**TASK MATERIAL**

BEGIN

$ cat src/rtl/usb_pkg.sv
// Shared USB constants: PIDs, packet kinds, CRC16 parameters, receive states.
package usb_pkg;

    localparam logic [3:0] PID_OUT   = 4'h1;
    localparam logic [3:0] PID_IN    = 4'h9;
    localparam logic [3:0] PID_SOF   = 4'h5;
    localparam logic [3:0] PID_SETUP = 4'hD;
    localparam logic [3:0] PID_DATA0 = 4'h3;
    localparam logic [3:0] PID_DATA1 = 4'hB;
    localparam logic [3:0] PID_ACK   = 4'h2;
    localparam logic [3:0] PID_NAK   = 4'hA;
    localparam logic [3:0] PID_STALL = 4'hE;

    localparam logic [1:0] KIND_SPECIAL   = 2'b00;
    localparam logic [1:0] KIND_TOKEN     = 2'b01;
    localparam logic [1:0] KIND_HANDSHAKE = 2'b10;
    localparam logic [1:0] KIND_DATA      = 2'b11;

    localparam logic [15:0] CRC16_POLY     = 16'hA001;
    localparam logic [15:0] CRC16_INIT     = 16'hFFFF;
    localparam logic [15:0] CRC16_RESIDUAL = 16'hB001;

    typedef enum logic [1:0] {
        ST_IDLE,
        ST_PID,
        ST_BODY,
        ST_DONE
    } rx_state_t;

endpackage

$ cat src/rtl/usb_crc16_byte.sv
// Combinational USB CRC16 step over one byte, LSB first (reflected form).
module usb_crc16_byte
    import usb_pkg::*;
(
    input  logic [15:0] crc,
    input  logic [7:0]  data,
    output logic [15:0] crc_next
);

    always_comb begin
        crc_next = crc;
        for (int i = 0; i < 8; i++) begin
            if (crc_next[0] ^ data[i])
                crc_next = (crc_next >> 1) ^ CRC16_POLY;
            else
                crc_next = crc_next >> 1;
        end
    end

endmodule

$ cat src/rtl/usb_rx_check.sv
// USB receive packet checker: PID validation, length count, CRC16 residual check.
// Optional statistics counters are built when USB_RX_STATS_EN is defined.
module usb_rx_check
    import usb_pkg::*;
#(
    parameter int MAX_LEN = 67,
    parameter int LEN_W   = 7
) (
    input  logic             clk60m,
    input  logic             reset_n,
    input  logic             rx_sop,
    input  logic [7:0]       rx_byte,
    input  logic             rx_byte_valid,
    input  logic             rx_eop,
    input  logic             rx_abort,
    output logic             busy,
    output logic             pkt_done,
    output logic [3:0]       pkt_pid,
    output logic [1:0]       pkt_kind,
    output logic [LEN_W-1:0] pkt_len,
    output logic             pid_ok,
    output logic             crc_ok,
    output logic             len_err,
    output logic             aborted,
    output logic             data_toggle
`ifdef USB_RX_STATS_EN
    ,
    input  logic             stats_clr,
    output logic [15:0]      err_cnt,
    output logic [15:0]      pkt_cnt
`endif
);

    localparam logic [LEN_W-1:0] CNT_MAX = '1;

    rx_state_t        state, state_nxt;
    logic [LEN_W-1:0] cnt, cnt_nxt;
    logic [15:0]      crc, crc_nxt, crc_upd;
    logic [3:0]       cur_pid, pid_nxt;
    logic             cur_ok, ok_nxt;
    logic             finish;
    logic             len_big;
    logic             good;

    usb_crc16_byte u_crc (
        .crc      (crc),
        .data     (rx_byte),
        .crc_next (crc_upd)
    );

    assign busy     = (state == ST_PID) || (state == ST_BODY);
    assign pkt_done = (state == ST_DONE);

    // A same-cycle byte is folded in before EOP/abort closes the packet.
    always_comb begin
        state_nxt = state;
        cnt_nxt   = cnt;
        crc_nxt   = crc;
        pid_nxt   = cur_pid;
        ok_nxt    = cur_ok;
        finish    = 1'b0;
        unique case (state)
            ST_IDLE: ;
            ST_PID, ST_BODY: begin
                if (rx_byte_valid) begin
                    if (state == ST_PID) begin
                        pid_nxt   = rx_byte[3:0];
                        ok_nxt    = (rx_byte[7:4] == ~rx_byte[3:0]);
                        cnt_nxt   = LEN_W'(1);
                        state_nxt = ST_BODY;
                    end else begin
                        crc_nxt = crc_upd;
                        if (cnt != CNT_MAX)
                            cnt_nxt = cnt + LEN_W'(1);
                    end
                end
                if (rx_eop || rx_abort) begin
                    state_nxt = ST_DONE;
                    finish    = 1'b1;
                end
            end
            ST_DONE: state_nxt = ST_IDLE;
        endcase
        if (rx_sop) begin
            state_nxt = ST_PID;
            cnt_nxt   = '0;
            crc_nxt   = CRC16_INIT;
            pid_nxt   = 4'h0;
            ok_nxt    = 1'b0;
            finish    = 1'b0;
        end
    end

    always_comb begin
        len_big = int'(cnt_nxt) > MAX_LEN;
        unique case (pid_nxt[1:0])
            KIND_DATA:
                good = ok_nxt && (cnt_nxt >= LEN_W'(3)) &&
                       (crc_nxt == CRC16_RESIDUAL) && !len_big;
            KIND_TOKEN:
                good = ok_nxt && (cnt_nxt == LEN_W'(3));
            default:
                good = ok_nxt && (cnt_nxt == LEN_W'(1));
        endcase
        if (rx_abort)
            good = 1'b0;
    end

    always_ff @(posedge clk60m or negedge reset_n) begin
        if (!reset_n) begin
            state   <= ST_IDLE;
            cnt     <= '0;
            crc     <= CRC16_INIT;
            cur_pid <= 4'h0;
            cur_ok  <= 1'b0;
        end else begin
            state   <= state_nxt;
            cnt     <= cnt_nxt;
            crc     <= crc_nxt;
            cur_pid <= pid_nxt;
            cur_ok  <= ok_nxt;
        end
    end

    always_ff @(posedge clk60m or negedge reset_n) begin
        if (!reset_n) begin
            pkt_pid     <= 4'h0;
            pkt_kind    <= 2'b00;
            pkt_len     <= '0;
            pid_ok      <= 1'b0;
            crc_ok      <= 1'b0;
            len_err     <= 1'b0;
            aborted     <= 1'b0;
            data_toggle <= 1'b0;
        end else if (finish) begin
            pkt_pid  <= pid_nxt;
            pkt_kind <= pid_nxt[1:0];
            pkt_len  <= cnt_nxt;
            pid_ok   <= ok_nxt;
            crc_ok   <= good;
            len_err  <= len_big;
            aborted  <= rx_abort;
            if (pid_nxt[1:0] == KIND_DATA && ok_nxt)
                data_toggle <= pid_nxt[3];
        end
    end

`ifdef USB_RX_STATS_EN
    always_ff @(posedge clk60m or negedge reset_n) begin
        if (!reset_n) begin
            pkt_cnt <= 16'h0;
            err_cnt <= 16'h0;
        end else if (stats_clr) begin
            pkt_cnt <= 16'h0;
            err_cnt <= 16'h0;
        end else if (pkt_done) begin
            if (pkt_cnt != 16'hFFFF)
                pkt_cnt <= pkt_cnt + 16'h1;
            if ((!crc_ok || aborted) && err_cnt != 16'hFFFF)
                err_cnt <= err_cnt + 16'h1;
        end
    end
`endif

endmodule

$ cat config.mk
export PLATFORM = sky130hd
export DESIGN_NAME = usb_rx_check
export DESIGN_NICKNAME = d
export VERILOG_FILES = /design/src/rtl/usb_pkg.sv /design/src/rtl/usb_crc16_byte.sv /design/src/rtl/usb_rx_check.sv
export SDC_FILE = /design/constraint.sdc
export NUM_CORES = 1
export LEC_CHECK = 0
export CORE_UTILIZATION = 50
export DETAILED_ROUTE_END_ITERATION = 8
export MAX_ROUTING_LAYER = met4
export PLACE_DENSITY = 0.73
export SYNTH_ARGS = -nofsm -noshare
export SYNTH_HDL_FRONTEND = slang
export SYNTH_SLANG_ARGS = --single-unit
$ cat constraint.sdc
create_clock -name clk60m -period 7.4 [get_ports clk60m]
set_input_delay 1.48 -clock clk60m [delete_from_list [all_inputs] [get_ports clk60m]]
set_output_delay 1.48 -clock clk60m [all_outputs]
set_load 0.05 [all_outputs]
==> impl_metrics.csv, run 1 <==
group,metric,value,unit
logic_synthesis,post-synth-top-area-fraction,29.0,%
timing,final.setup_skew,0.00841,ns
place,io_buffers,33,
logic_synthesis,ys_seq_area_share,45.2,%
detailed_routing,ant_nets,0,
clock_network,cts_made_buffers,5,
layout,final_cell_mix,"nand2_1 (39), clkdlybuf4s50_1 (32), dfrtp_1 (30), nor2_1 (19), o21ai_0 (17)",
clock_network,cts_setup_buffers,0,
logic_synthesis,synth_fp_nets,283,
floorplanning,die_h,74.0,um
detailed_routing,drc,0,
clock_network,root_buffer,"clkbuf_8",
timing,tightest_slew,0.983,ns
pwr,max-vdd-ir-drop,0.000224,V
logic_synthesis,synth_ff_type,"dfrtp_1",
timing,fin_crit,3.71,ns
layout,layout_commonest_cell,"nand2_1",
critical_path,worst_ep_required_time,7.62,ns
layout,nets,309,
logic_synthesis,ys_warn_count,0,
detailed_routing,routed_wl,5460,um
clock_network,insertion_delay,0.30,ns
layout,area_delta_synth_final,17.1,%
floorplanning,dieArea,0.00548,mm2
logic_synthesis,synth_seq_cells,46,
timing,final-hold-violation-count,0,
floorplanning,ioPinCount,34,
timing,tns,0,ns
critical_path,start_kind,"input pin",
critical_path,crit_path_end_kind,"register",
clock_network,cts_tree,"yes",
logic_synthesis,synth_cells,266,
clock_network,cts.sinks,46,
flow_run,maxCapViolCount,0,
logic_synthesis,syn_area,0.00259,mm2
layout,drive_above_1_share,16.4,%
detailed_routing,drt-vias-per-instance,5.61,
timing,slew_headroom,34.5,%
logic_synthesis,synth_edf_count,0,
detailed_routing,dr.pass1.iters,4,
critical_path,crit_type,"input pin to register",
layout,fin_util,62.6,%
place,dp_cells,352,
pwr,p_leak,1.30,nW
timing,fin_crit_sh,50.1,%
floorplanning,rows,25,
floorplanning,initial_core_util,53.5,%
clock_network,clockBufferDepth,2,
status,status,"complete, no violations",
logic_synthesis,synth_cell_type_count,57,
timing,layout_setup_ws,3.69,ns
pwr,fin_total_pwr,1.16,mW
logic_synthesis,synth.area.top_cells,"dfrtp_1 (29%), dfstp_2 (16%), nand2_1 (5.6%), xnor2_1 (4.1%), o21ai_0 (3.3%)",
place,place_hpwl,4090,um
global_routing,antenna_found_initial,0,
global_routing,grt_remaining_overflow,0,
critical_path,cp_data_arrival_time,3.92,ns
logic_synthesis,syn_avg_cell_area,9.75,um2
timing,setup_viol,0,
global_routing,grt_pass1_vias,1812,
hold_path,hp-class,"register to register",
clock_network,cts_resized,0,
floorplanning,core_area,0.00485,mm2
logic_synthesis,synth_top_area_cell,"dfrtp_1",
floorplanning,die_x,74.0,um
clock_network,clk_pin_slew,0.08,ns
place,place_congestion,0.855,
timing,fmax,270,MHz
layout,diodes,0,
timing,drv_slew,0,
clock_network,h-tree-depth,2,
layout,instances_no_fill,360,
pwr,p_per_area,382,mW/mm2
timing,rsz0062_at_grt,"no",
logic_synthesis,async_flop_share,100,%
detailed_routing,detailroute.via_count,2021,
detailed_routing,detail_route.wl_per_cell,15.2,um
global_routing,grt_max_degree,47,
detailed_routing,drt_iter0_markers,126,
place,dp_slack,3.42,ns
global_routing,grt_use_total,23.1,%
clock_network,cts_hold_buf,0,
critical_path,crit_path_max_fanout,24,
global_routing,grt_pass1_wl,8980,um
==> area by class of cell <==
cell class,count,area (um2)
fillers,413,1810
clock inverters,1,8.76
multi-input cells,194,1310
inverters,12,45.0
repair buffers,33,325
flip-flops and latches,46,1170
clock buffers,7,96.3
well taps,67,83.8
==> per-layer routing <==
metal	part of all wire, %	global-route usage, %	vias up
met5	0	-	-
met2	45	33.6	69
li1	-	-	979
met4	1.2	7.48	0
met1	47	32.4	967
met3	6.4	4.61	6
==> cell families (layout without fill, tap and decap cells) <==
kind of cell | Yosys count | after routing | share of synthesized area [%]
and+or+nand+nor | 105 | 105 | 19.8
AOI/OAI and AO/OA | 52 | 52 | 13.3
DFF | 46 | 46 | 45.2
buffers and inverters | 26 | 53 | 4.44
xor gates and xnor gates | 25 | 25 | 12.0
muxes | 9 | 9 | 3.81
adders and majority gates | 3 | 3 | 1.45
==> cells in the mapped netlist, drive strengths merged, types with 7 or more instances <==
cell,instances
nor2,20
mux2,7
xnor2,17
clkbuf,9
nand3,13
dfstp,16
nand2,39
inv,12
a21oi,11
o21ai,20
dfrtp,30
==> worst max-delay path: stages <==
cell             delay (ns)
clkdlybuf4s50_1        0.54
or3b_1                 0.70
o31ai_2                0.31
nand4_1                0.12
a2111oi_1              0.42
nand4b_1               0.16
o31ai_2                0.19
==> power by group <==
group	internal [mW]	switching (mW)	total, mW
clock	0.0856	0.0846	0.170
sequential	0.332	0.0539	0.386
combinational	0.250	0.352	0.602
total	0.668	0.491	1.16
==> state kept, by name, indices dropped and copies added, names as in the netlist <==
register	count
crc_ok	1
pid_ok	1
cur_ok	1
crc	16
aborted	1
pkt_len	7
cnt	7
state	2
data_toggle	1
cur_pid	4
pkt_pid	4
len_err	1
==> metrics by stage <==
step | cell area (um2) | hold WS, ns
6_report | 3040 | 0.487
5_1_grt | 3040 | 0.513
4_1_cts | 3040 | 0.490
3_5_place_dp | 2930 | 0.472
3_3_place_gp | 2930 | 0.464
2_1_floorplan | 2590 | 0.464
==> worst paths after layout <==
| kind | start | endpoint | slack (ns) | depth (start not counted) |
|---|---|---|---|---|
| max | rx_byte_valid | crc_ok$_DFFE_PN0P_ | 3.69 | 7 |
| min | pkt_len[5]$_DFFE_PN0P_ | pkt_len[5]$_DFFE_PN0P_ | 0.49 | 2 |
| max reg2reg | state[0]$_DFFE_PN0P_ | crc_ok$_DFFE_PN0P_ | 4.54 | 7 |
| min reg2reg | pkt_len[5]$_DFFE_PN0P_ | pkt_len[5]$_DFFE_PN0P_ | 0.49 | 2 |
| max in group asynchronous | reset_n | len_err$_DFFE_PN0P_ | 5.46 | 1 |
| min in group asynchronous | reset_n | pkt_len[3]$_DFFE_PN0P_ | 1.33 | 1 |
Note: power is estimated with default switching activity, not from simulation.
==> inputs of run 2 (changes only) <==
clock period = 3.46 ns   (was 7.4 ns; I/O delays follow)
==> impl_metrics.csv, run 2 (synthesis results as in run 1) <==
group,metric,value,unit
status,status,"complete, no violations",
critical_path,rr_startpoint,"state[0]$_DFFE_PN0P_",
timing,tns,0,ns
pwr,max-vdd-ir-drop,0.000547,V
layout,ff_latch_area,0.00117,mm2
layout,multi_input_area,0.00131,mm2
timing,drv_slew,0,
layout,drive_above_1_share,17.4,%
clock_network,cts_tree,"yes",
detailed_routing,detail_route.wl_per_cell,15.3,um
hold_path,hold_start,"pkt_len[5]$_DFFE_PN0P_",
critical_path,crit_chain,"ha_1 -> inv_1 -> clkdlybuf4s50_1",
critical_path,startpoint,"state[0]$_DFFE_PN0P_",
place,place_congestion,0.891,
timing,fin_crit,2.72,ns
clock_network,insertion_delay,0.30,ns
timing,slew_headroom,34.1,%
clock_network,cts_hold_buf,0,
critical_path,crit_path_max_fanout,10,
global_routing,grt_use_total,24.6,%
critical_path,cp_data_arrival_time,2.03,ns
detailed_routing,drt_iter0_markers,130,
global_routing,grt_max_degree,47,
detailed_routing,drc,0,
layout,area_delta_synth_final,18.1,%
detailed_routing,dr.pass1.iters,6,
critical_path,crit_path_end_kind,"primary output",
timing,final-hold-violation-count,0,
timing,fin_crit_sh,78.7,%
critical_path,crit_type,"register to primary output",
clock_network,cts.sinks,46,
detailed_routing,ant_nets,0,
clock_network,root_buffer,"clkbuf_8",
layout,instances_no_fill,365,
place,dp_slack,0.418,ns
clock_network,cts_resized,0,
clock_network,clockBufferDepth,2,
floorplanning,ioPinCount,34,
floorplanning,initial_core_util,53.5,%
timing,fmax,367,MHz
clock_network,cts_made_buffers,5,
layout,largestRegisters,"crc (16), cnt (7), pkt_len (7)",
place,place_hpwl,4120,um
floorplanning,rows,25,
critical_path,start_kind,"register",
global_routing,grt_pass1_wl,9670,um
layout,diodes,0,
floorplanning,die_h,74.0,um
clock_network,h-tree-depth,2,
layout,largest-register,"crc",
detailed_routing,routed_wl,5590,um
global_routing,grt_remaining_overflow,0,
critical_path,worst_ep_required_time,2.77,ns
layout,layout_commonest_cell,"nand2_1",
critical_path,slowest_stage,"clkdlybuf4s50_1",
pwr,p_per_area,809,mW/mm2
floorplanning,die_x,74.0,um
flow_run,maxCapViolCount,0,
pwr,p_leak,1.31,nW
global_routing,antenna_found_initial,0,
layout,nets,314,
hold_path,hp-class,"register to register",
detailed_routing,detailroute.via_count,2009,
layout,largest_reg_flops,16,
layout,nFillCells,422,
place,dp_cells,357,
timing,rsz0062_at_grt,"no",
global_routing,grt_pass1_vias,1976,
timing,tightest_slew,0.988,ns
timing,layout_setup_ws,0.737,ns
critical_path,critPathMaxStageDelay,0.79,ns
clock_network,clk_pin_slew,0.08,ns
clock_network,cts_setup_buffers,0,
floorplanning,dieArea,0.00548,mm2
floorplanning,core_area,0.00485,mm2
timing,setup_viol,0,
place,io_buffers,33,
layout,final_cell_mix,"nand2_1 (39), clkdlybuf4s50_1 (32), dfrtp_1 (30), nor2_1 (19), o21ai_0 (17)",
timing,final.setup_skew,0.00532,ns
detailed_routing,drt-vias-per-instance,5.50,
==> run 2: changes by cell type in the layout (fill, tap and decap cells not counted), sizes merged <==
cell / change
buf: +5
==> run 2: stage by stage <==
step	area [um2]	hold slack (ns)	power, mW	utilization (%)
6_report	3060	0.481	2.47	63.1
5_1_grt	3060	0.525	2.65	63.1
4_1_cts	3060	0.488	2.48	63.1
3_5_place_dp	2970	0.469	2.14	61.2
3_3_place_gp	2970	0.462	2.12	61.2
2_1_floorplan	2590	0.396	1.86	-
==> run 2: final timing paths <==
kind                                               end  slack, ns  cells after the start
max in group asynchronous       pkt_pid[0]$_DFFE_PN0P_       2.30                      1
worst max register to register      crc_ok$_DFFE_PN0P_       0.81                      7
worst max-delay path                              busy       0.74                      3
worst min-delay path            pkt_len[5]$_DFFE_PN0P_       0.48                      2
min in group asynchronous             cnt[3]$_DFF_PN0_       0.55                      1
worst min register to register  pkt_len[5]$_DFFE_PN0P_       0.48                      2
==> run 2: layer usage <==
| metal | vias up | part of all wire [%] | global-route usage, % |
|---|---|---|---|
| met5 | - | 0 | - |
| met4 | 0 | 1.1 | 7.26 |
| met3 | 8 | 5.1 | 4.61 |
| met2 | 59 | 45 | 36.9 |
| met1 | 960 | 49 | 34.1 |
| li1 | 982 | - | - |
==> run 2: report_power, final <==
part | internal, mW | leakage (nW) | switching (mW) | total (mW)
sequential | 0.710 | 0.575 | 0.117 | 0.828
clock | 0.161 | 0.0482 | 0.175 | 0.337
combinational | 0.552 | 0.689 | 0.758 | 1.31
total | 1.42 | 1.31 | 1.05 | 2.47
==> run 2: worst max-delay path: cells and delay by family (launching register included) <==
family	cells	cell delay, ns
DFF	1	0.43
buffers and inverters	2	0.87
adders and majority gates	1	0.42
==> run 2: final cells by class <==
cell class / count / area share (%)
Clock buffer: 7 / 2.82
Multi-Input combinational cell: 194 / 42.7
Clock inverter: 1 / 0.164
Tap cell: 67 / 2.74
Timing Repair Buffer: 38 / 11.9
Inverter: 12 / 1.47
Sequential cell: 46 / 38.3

END

**WORK REQUIRED**
Read the entries and show each line that mentions "asynchronous".

**RESPONSE BELOW**
| max in group asynchronous | reset_n | len_err$_DFFE_PN0P_ | 5.46 | 1 |
| min in group asynchronous | reset_n | pkt_len[3]$_DFFE_PN0P_ | 1.33 | 1 |
max in group asynchronous       pkt_pid[0]$_DFFE_PN0P_       2.30                      1
min in group asynchronous             cnt[3]$_DFF_PN0_       0.55                      1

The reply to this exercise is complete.